5.0 out of 5 stars Good Book Therapy. We all Need It., September 24, 2010

By chefchick - See all my reviews

This review is from: Therapy: A Novel (Paperback)

A good read always makes me feel better. "Therapy - A Novel" made me feel good. I've never been a fan of therapy or therapists. I've really only been to therapy once, during my divorce. The therapy here, in the novel, consists mainly of stories from Barbara's life; her childhood, married life and motherhood experiences.

Somehow I think I gleaned a little therapy for myself in reading Barbara's story. Her voice, and the very vivid memories she has of her family, and her experiences as a young woman and mother, were so well-written, touching, funny, and for me, so relatable.

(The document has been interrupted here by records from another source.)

<file path="config.mk">
export PLATFORM = sky130hd
export DESIGN_NAME = transform_loop_seq
export DESIGN_NICKNAME = d
export VERILOG_FILES = /design/src/rtl/transform_pkg.sv /design/src/rtl/rd_lat_pipe.sv /design/src/rtl/transform_loop_seq.sv
export SDC_FILE = /design/constraint.sdc
export NUM_CORES = 1
export LEC_CHECK = 0
export ABC_AREA = 1
export CORE_MARGIN = 1.5
export CORE_UTILIZATION = 39
export CTS_CLUSTER_DIAMETER = 50
export CTS_CLUSTER_SIZE = 40
export DETAILED_ROUTE_END_ITERATION = 12
export DONT_BUFFER_PORTS = 1
export RECOVER_POWER = 100
export SYNTH_ARGS = -nofsm -noshare
export SYNTH_HDL_FRONTEND = slang
export SYNTH_SLANG_ARGS = --single-unit
</file>
<file path="constraint.sdc">
create_clock -name clock -period 2 [get_ports clock]
set_clock_uncertainty 0.15 [all_clocks]
set_input_delay 0.6 -clock clock [delete_from_list [all_inputs] [get_ports clock]]
set_output_delay 0.6 -clock clock [all_outputs]
set_load 0.05 [all_outputs]
</file>
<file path="src/rtl/transform_pkg.sv">
// Shared types and defaults for the transform loop sequencer.
package transform_pkg;

  localparam int unsigned IDX_W_DEF  = 3;
  localparam int unsigned RD_LAT_DEF = 1;
  localparam int unsigned LAT_CNT_W  = 3;

  typedef enum logic [1:0] {
    ST_IDLE  = 2'd0,
    ST_RUN   = 2'd1,
    ST_DRAIN = 2'd2,
    ST_OUT   = 2'd3
  } state_e;

  // Per-read tag carried down the memory-latency pipe to the MAC.
  typedef struct packed {
    logic clr;
    logic en;
  } mac_tag_t;

endpackage

</file>
<file path="src/rtl/rd_lat_pipe.sv">
// Fixed-depth delay line aligning read tags with coefficient-memory data.
module rd_lat_pipe #(
  parameter int unsigned DEPTH = 1,
  parameter int unsigned WIDTH = 1
) (
  input  logic             clock,
  input  logic             reset,
  input  logic             flush,
  input  logic [WIDTH-1:0] din,
  output logic [WIDTH-1:0] dout
);

  logic [WIDTH-1:0] stage_q [DEPTH];
  logic [WIDTH-1:0] stage_d [DEPTH];

  always_comb begin
    for (int i = 0; i < DEPTH; i++) stage_d[i] = '0;
    if (!flush) begin
      stage_d[0] = din;
      for (int i = 1; i < DEPTH; i++) stage_d[i] = stage_q[i-1];
    end
  end

  always_ff @(posedge clock or posedge reset) begin
    if (reset) begin
      for (int i = 0; i < DEPTH; i++) stage_q[i] <= '0;
    end else begin
      stage_q <= stage_d;
    end
  end

  assign dout = stage_q[DEPTH-1];

endmodule

</file>
<file path="src/rtl/transform_loop_seq.sv">
// Four-deep loop sequencer (x, y outer / u, v inner) driving coefficient
// memory reads, MAC control and a ready/valid coefficient output.
module transform_loop_seq
  import transform_pkg::*;
#(
  parameter int unsigned IDX_W  = IDX_W_DEF,
  parameter int unsigned RD_LAT = RD_LAT_DEF
) (
  input  logic                 clock,
  input  logic                 reset,
  input  logic                 start,
  input  logic                 abort,
  input  logic                 out_ready,
  output logic [IDX_W-1:0]     u,
  output logic [IDX_W-1:0]     v,
  output logic [IDX_W-1:0]     x,
  output logic [IDX_W-1:0]     y,
  output logic [2*IDX_W-1:0]   address,
  output logic                 read_enable,
  output logic                 mac_en,
  output logic                 mac_clr,
  output logic                 coef_valid,
  output logic                 busy,
  output logic                 done
);

  localparam logic [IDX_W-1:0]     IDX_MAX  = '1;
  localparam logic [LAT_CNT_W-1:0] LAT_LAST = LAT_CNT_W'(RD_LAT - 1);

  state_e state_q, state_d;

  logic [IDX_W-1:0]     u_q, u_d, v_q, v_d, x_q, x_d, y_q, y_d;
  logic [LAT_CNT_W-1:0] lat_cnt_q, lat_cnt_d;
  logic                 read_enable_q, read_enable_d;
  logic                 coef_valid_q, coef_valid_d;
  logic                 busy_q, busy_d;
  logic                 done_q, done_d;

  logic     issue_last, coef_last;
  mac_tag_t tag_in, tag_out;

  assign issue_last = (u_q == IDX_MAX) && (v_q == IDX_MAX);
  assign coef_last  = (x_q == IDX_MAX) && (y_q == IDX_MAX);

  always_ff @(posedge clock or posedge reset) begin
    if (reset) state_q <= ST_IDLE;
    else       state_q <= state_d;
  end

  // Abort overrides every other transition, including start in IDLE.
  always_comb begin
    state_d = state_q;
    case (state_q)
      ST_IDLE:  if (start) state_d = ST_RUN;
      ST_RUN:   if (issue_last) state_d = ST_DRAIN;
      ST_DRAIN: if (lat_cnt_q == LAT_LAST) state_d = ST_OUT;
      ST_OUT:   if (out_ready) state_d = coef_last ? ST_IDLE : ST_RUN;
      default:  state_d = ST_IDLE;
    endcase
    if (abort) state_d = ST_IDLE;
  end

  always_comb begin
    u_d       = u_q;
    v_d       = v_q;
    x_d       = x_q;
    y_d       = y_q;
    lat_cnt_d = '0;
    case (state_q)
      ST_IDLE: begin
        if (state_d == ST_RUN) begin
          u_d = '0;
          v_d = '0;
          x_d = '0;
          y_d = '0;
        end
      end
      ST_RUN: begin
        v_d = v_q + IDX_W'(1);
        if (v_q == IDX_MAX) u_d = u_q + IDX_W'(1);
      end
      ST_DRAIN: lat_cnt_d = lat_cnt_q + LAT_CNT_W'(1);
      ST_OUT: begin
        if (out_ready && !coef_last) begin
          y_d = y_q + IDX_W'(1);
          if (y_q == IDX_MAX) x_d = x_q + IDX_W'(1);
          u_d = '0;
          v_d = '0;
        end
      end
      default: ;
    endcase
    if (abort && (state_q != ST_IDLE)) begin
      u_d = '0;
      v_d = '0;
      x_d = '0;
      y_d = '0;
    end
    read_enable_d = (state_d == ST_RUN);
    coef_valid_d  = (state_d == ST_OUT);
    busy_d        = (state_d != ST_IDLE);
    done_d        = (state_q == ST_OUT) && out_ready && coef_last && !abort;
  end

  always_ff @(posedge clock or posedge reset) begin
    if (reset) begin
      u_q           <= '0;
      v_q           <= '0;
      x_q           <= '0;
      y_q           <= '0;
      lat_cnt_q     <= '0;
      read_enable_q <= 1'b0;
      coef_valid_q  <= 1'b0;
      busy_q        <= 1'b0;
      done_q        <= 1'b0;
    end else begin
      u_q           <= u_d;
      v_q           <= v_d;
      x_q           <= x_d;
      y_q           <= y_d;
      lat_cnt_q     <= lat_cnt_d;
      read_enable_q <= read_enable_d;
      coef_valid_q  <= coef_valid_d;
      busy_q        <= busy_d;
      done_q        <= done_d;
    end
  end

  // The first product of every coefficient is the read at u=v=0.
  assign tag_in.en  = read_enable_q;
  assign tag_in.clr = read_enable_q && (u_q == '0) && (v_q == '0);

  rd_lat_pipe #(
    .DEPTH(RD_LAT),
    .WIDTH($bits(mac_tag_t))
  ) u_rd_lat_pipe (
    .clock(clock),
    .reset(reset),
    .flush(abort),
    .din  (tag_in),
    .dout (tag_out)
  );

  assign u           = u_q;
  assign v           = v_q;
  assign x           = x_q;
  assign y           = y_q;
  assign address     = {u_q, v_q};
  assign read_enable = read_enable_q;
  assign mac_en      = tag_out.en;
  assign mac_clr     = tag_out.clr;
  assign coef_valid  = coef_valid_q;
  assign busy        = busy_q;
  assign done        = done_q;

endmodule

</file>
[Word level (Yosys, flattened, before mapping)]
Cells that the tools add are included.
W data, S select, Z words.
Operators by class
  $add $sub $neg: 5
  equal/unequal tests: 13
  multiplexer cells: 23
  reduce and logical (&&, ||, !) cells: 23
Operator list (number)
  $mux W3: 11
  $pmux W3 S3: 2
  $add A3 B1 Y3 const B: 5
  $eq A3 B3 Y1 const B: 4
  $mux W2: 6
  $ne A3 B3 Y1 const B: 4
  $pmux W3 S2: 2
  $logic_and A1 B1 Y1: 9
  $logic_not A3 Y1: 3
  $pmux W2 S4: 1
  $reduce_and A4 Y1: 2
  $eq A2 B2 Y1 const B: 3
  $reduce_and A3 Y1: 2
  $eq A2 B1 Y1 const B: 2
  $reduce_bool A2 Y1: 2
  $reduce_bool A4 Y1: 1
  $reduce_bool A3 Y1: 1
  $logic_not A1 Y1: 2
  $logic_not A2 Y1: 1
  $mux W1: 1
Storage, ports and cells
  register bits: 23
  bits of input ports: 5
  output and inout port bits: 24

[Depth between registers and ports, before layout]
  depth after elaboration: 10
  mapped depth: 11
  mapped depth without buffers: 11

[Modules after synthesis]
A second synthesis with hierarchy kept.
Unflattened totals
  cells, all modules: 152
  area total of the unflattened synthesis: 1383.8 µm²
Modules (own cells, without submodules)
  transform_loop_seq: instances 1, cells each 145, area an instance 1315.0 µm²
  rd_lat_pipe: instances 1, cells each 7, area an instance 68.8 µm²

[Least setup slack after synthesis]
Ideal clock, no wire load.
  path kind: reg-to-reg
  from: register v_q[0], in the netlist v[0]
  to: register v_q[0], in the netlist v[0]
  arrival: 1.738 ns
  path slack: -0.028 ns
  cell stages (with the launch flop): 11
  clock period less this slack: 2.028 ns
  path through: dfrtp_1 -> ha_1 -> ha_1 -> nand3_1 -> nand2_1 -> nand3_2 -> nand3_4 -> nand2_4 -> nand2_2 -> nand2_1 -> o21ai_2
Between the ends
  longest elaborated chain between the ends: 8
RTL lines
  from (decl): RTL line transform_loop_seq.sv:32  | logic [IDX_W-1:0] u_q, u_d, v_q, v_d, x_q, x_d, y_q, y_d;
  from (signal assigned): RTL line transform_loop_seq.sv:118  | v_q <= v_d;
  $eq A3 B3 Y1: RTL line transform_loop_seq.sv:42  | assign issue_last = (u_q == IDX_MAX) && (v_q == IDX_MAX);
  $logic_and A1 B1 Y1: RTL line transform_loop_seq.sv:42
  $mux W2: RTL line transform_loop_seq.sv:55  | ST_RUN: if (issue_last) state_d = ST_DRAIN;
  $pmux W2 S4: RTL line transform_loop_seq.sv:53  | case (state_q)
  $mux W2: RTL line transform_loop_seq.sv:60  | if (abort) state_d = ST_IDLE;
  $eq A2 B1 Y1: RTL line transform_loop_seq.sv:71  | if (state_d == ST_RUN) begin
  $ne A3 B3 Y1 (no line)
  $reduce_and A3 Y1 (no line)
Several ways; a longest one is shown, not always the timed one.
A chain may end at the register's enable or synchronous reset.

[Final worst setup path]
  from: register u_q[2], in the netlist u[2]
  to: output address[5]
RTL lines
  from (decl): RTL line transform_loop_seq.sv:32
  from (signal assigned): RTL line transform_loop_seq.sv:117  | u_q <= u_d;
  to (decl): RTL line transform_loop_seq.sv:18  | output logic [2*IDX_W-1:0] address,
No word-level cell between the ends.

==> flow_summary.json <==
{
  "hpwl_mm": 1.927,
  "cts_tree": "built",
  "detail_route.vias_per_cell": 4.568,
  "timing.rr.end": "v[0]",
  "synth_area_per_cell_um2": 8.708,
  "tightest_slew_ns": 0.5489,
  "crit_chain": "buf_2",
  "clk_latency_ns": 0.31,
  "grt_overflow": 0,
  "crit_start": "u[2]",
  "place_ws_ns": 0.1317,
  "wl_per_cell_um": 11.72,
  "p_leak_nw": 0.8078,
  "fin_ws_ns": 0.09868,
  "rsz0062_at_grt": "false",
  "cts_sinks": 23,
  "start_kind": "flop",
  "htree_levels": 1,
  "fin_cells": 206,
  "drv_cap": 0,
  "critPathSlowestCell": "buf_2",
  "combPwrFrac_pct": 13.5,
  "initial_core_util_pct": 41.81,
  "num_vias": 941,
  "cts_made_buffers": 3,
  "syn_inst": 149,
  "root_buffer": "clkbuf_4",
  "io_buffer_count": 0,
  "num_rows": 20,
  "die_h_um": 60.68,
  "min_period_ns": 1.901,
  "syn_area_mm2": 0.001297,
  "hold_viol_final": 0,
  "placed_cells": 200,
  "drtIter0Drc": 14,
  "status": "finished clean",
  "cp.depth": 1,
  "relSlewSlack_pct": 63.40,
  "critPathMaxStageDelay_ns": 0.47,
  "reg2reg_from": "v[0]",
  "fillerInstances": 322,
  "grt_max_degree": 17,
  "drive_gt1_share_pct": 23.46,
  "grt_pass1_wl_mm": 4.153,
  "finalCritPeriodShare_pct": 95.07,
  "pin_count": 29,
  "ys_ff_latch": 23,
  "p_int_mw": 0.5781,
  "yosysSeqAreaShare_pct": 44.36,
  "final_antenna_net_count": 0,
  "critPathTopFamily": "buffers and inverters",
  "clock_path_buffers": 2,
  "arrival_ns": 1.15,
  "wl_mm": 2.415,
  "grtUsageTotal_pct": 15.11,
  "fin_tns_setup_ns": 0,
  "area_growth_pct": 11.19,
  "crit_required_ns": 1.25,
  "netSwitchingPower_mw": 0.2571,
  "endpoint_kind": "output pin",
  "ir_drop_mv": 0.3112,
  "die_area_mm2": 0.003682,
  "worst-path-buf-inv": 1,
  "path_max_fanout": 4,
  "grt_pass1_vias": 965,
  "place_area_mm2": 0.001406,
  "rrSetupSlack_ns": 0.13,
  "die_w_um": 60.68,
  "antennaDiodeCount": 0,
  "gp_congestion": 0.8092,
  "p_per_area_mw_per_mm2": 578.9,
  "post-route-drc-count": 0,
  "ys_types": 23,
  "setup_viol": 0,
  "fmaxAchievable_ghz": 0.5260,
  "cts.clk_slew.worst_paths_ns": 0.13,
  "syn-num-nets": 166,
  "drv_slew": 0,
  "clockPowerShare_pct": 26.4,
  "switching_share_pct": 30.78,
  "stdcell_area_mm2": 0.001443,
  "hold_path_class": "input port to flop",
  "path_class": "flop to output pin",
  "antenna_found_initial": 0,
  "synth_warnings": 0,
  "first_pass_iters": 3,
  "sequentialPowerShare_pct": 60.1,
  "layout.nets": 180,
  "core_mm2": 0.003103,
  "reg2reg_depth": 10,
  "crit_end": "address[5]"
}
[how the worst min path moves through the flow]
| stage | to | start | cells after the start |
|---|---|---|---|
| after floorplan | lat_cnt_q[0] | lat_cnt_q[0] | 1 |
| after global placement | lat_cnt_q[0] | lat_cnt_q[0] | 1 |
| after detailed placement | u_rd_lat_pipe.dout[1] | reset | 1 |
| after CTS | u_rd_lat_pipe.dout[0] | abort | 1 |
| after global routing | u_rd_lat_pipe.dout[0] | abort | 1 |
| final | u_rd_lat_pipe.dout[0] | abort | 1 |
[what timing repair did]
| action | in CTS | in global routing |
|---|---|---|
| hold buffers | 1 | 0 |
| gates resized for setup | 0 | 3 |
| setup buffers | 0 | 1 |
| hold endpoints to repair | 7 | 0 |
| endpoints found under the setup margin | 0 | 9 |
[sequential cells by signal, indices dropped and copies added, names as in the netlist]
signal,flops
busy,1
coef_valid,1
done,1
lat_cnt_q,3
read_enable,1
state_q,2
u,3
u_rd_lat_pipe.dout,2
v,3
x,3
y,3
[routing by layer]
layer  track usage, %  wire length (µm)  vias to the layer above  share of wire, %
li1                 -                 -                      488                 -
met3            3.412               144                        4               6.0
met2            26.11              1189                       17                49
met1            18.38              1046                      432                43
met4            5.590                35                        0               1.4
met5                0                 0                        -                 0
[power by group through the flow]
stage                     combinational, mW  clock (mW)  sequential, mW
after floorplan                      0.0760           0           0.529
after global placement                0.110           0           0.511
after detailed placement              0.112           0           0.511
after global routing                  0.126       0.246           0.504
final                                 0.113       0.220           0.502
after CTS                             0.114       0.226           0.503
[area by class of cell]
class,instances,area (µm²),share of cell area [%]
clock buffers,3,22.52,1.561
clock inverters,1,5.005,0.3469
inverters,27,101.3,7.025
multi-input cells,93,591.8,41.02
flip-flops and latches,23,576.8,39.98
well taps,44,55.05,3.816
repair buffers,15,90.09,6.245
[cells by family after synthesis]
group           after synthesis  synth area share (%)
compound gates                3                 1.639
flops                        23                 44.36
simple gates                 77                 30.47
fa+ha+maj                    12                 11.57
buf+inv                      33                 11.28
xor+xnor                      1                0.6751
[layout by cell type (no fill, tap or decap), drive strengths merged]
cell | netlist | routed
clkbuf | 0 | 11
nor3 | 1 | 1
nand3b | 1 | 1
nand4 | 5 | 5
o21ai | 2 | 2
dlygate4sd3 | 0 | 1
nand3 | 13 | 13
o211ai | 1 | 1
nor2 | 17 | 17
nand2 | 38 | 38
xnor2 | 1 | 1
clkinv | 1 | 2
inv | 26 | 26
buf | 6 | 6
or2 | 2 | 2
dfrtp | 23 | 23
ha | 12 | 12
[synth_stat cells (all sizes together)]
library cell / n / share of area, %
dfrtp: 23 / 44
o211ai: 1 / 0.58
nor3: 1 / 0.39
inv: 26 / 7.5
buf: 6 / 3.5
clkinv: 1 / 0.29
o21ai: 2 / 1.1
xnor2: 1 / 0.68
nand3b: 1 / 0.58
ha: 12 / 12
nand3: 13 / 8.3
nor2: 17 / 5.5
nand4: 5 / 2.4
or2: 2 / 1.2
nand2: 38 / 12
[through the flow]
step,util [%],hold WS (ns),power (mW)
detailed placement,45.32,0.3052,0.6232
finish,46.49,0.2017,0.8352
global placement,45.32,0.2908,0.6209
floorplan,-,0.2798,0.6049
CTS,46.53,0.2007,0.8419
global route,46.49,0.1900,0.8765
Power figures use the tool's default switching activity.
==> RTL change, RTL diff (same flow settings) <==
Encoding of `state_e`: now one-hot (4 bits for 4 states).
--- a/src/rtl/transform_pkg.sv
+++ b/src/rtl/transform_pkg.sv
@@ -5,11 +5,11 @@
   localparam int unsigned RD_LAT_DEF = 1;
   localparam int unsigned LAT_CNT_W  = 3;
 
-  typedef enum logic [1:0] {
-    ST_IDLE  = 2'd0,
-    ST_RUN   = 2'd1,
-    ST_DRAIN = 2'd2,
-    ST_OUT   = 2'd3
+  typedef enum logic [3:0] {
+    ST_IDLE  = 4'b0001,
+    ST_RUN   = 4'b0010,
+    ST_DRAIN = 4'b0100,
+    ST_OUT   = 4'b1000
   } state_e;
 
   // Per-read tag carried down the memory-latency pipe to the MAC.
Function: same outputs for any inputs over 10 cycles, from zero or initial values and one cycle with reset high; not proved beyond that.
==> RTL change against the unedited design <==
Hold slack got worse by 0.034 ns. Sequential cell count rose by 2. Register-to-register slack gained 0.03 ns. Setup slack better by 0.059 ns. Count of clock-buffer cells in the layout did not move. Design area grew 6.0%. Synthesized area rose by 9.1%. Sequential power rose by 7.6%. Synthesized cell count grew 13%. Total power up 5.6%. First-iteration DRC count rose to 2.8 times the old value. Routed wire length is 6.7% higher. Via count rose by 13%.
==> RTL change: results <==
[run_status]
status = finished clean

[clock_tree]
clkTransAtPathRegs_ns = 0.15

[grt]
track_usage = 0.145
grt_use_met3 = 0.0286
grt_max_degree = 26
grt_pass1_wl_um = 4580
first_global_vias = 1033

[critical_path]
cp_max_fo = 9
cp_slowest_stage_delay_ns = 0.42
cp.arrival_ns = 1.91
crit_family = simple AND/OR/NAND/NOR gates
cp_slowest_cell = dfrtp_1

[placed_design]
dp_slack_ns = 0.181
gp_congestion = 0.770

[drt]
vias = 1065
first_pass_iters = 4
postRouteWirelength_um = 2580
drtIter0Drc = 39
vias_per_cell = 4.73

[layout]
nets = 197
drive_gt1_frac = 0.196

[synthesis]
ys_seq_area_frac = 0.443
synth_nets = 186
yosys-top-cells-count = nand2_1 (41), dfrtp_1 (24), inv_1 (23), nor2_1 (16), ha_1 (12)
synth_area_leaders = dfrtp_1 (42%), nand2_1 (11%), ha_1 (11%), inv_1 (6.1%), nor2_1 (4.2%)
## RTL change: cell families (layout without fill, tap and decap cells)
| logic type | Yosys count | in the layout | synth area share |
|---|---|---|---|
| AO/OA/AOI/OAI | 9 | 9 | 0.0327 |
| XOR/XNOR | 1 | 1 | 0.00619 |
| adder cells (fa/ha/maj) | 12 | 12 | 0.106 |
| buffers and inverters | 32 | 42 | 0.103 |
| flip-flops | 25 | 25 | 0.443 |
| AND/OR/NAND/NOR | 90 | 90 | 0.309 |
## RTL change: layout make-up
class                   count  share of cell area
multi-input cells         112               0.420
flip-flops and latches     25               0.410
inverters                  25              0.0614
repair buffers             13              0.0516
well taps                  46              0.0376
clock buffers               3              0.0147
clock inverters             1             0.00491
## RTL change: where the power goes
part           total (mW)  leakage (nW)  switching (mW)  internal, mW
clock network       0.236        0.0139           0.159        0.0763
logic               0.106         0.476          0.0793        0.0270
registers           0.540         0.343          0.0247         0.516
## RTL change: path summary, 6_finish.rpt
kind / depth (start not counted) / from / slack (ns) / endpoint
setup / recovery: 10 / v[0]$_DFFE_PP0P_ / 0.16 / v[0]$_DFFE_PP0P_
min in group asynchronous: 2 / reset / 0.44 / u_rd_lat_pipe.dout[0]$_DFF_PP0_
hold / removal: 1 / abort / 0.17 / coef_valid$_DFF_PP0_
max in group asynchronous: 2 / reset / 0.48 / x[1]$_DFFE_PP0P_
setup reg to reg: 10 / v[0]$_DFFE_PP0P_ / 0.16 / v[0]$_DFFE_PP0P_
hold reg to reg: 1 / lat_cnt_q[0]$_DFF_PP0_ / 0.32 / lat_cnt_q[0]$_DFF_PP0_
## RTL change: worst register-to-register path, delay by kind of cell, from the launching register on
family	cells	cell delay [ns]
simple gates	7	0.66
compound gates	1	0.07
flops	1	0.42
fa+ha+maj	2	0.43
`config.mk`:
```
export PLATFORM = sky130hd
export DESIGN_NAME = ram2_ctrl_flat
export DESIGN_NICKNAME = d
export VERILOG_FILES = /design/src/rtl/ram2_ctrl_pkg.sv /design/src/rtl/ram2_ctrl_if.sv /design/src/rtl/ram2_ctrl.sv /design/src/flat_wrapper.sv
export SDC_FILE = /design/constraint.sdc
export NUM_CORES = 1
export LEC_CHECK = 0
export BUFFER_PORTS_ARGS = -buffer_cell sky130_fd_sc_hd__clkbuf_2
export CORE_UTILIZATION = 50
export CTS_CLUSTER_SIZE = 25
export DETAILED_ROUTE_END_ITERATION = 16
export PLACE_DENSITY = 0.82
export SLEW_MARGIN = 25
export SYNTH_ARGS = -nofsm -noshare
export SYNTH_HDL_FRONTEND = slang
export SYNTH_SLANG_ARGS = --single-unit
```
`constraint.sdc`:
```
create_clock -name clk -period 3.3 [get_ports clk]
set_input_delay 0.33 -clock clk [delete_from_list [all_inputs] [get_ports clk]]
set_output_delay 0.33 -clock clk [all_outputs]
set_load 0.005 [all_outputs]
```
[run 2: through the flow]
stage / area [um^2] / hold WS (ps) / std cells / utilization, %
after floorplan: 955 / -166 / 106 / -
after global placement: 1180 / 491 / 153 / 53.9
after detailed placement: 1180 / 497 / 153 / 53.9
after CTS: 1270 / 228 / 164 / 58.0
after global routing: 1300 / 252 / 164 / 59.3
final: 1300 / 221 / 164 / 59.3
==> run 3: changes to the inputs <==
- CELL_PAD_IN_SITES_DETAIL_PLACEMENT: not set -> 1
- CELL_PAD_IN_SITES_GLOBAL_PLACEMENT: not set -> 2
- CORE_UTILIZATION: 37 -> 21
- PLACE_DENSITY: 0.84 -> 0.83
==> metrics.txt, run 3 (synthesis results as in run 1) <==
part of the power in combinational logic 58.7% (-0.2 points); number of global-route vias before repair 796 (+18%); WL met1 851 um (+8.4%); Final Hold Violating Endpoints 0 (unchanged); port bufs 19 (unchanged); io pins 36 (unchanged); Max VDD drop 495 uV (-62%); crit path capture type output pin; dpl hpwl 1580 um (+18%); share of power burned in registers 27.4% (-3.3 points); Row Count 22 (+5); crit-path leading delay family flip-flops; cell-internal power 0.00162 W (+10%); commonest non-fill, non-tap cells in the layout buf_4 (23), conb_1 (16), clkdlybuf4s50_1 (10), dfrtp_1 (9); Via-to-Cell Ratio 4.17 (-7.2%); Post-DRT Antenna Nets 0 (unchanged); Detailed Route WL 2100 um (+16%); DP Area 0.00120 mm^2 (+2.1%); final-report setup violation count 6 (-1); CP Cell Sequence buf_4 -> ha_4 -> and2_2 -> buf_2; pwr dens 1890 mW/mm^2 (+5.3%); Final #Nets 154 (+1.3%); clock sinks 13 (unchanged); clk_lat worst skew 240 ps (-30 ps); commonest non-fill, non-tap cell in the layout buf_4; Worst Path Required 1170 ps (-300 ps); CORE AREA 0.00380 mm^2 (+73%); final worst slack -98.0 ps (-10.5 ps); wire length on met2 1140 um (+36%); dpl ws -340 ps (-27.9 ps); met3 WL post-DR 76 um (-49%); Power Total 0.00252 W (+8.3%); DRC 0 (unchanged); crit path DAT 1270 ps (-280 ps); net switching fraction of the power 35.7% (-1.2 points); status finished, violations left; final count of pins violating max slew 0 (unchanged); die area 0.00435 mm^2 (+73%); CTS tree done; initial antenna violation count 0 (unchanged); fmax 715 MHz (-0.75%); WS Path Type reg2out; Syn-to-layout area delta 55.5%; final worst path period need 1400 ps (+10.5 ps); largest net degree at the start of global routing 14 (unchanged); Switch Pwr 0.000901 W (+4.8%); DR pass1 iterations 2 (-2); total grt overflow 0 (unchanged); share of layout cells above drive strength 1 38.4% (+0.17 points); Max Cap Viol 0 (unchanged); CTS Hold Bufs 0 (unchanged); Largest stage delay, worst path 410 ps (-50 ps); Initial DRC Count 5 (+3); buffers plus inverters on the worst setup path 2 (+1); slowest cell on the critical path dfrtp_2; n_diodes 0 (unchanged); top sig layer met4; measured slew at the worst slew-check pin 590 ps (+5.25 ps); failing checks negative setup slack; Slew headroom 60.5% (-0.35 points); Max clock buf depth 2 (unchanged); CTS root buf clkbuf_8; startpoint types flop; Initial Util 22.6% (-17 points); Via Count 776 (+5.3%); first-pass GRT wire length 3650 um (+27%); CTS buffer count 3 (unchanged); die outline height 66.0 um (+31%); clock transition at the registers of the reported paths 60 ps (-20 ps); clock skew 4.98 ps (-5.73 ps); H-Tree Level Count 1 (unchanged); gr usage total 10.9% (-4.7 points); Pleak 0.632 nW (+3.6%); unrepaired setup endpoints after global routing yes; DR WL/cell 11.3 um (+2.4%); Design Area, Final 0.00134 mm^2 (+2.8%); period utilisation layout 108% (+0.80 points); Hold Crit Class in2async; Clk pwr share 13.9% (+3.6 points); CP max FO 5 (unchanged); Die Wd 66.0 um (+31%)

I enjoyed this book because it surprised me too. It held no cliches.
I read a great deal and many times I can predict what will happen in a novel. But Barbara's life, like my own, is totally unpredictable. The best part, rather than merely soul-searching, or going on some stupid eat pray love roadtrip, and accepting the lousy slump of her life, (like I think most people, especially women are expected to do), she makes drastic changes, grabs life by the balls, and finds more happiness.

This is not a self-help book, I never read that crap.

I get my therapy from unexpected sources, great song lyrics, a special sunrise, something sweet my kids say, like a pill in jelly, this book.

Readers say... (on Amazon)

5.0 out of 5 stars Excellent book, September 28, 2010

By Janice Schuster - See all my reviews

This review is from: Therapy: A Novel (Paperback)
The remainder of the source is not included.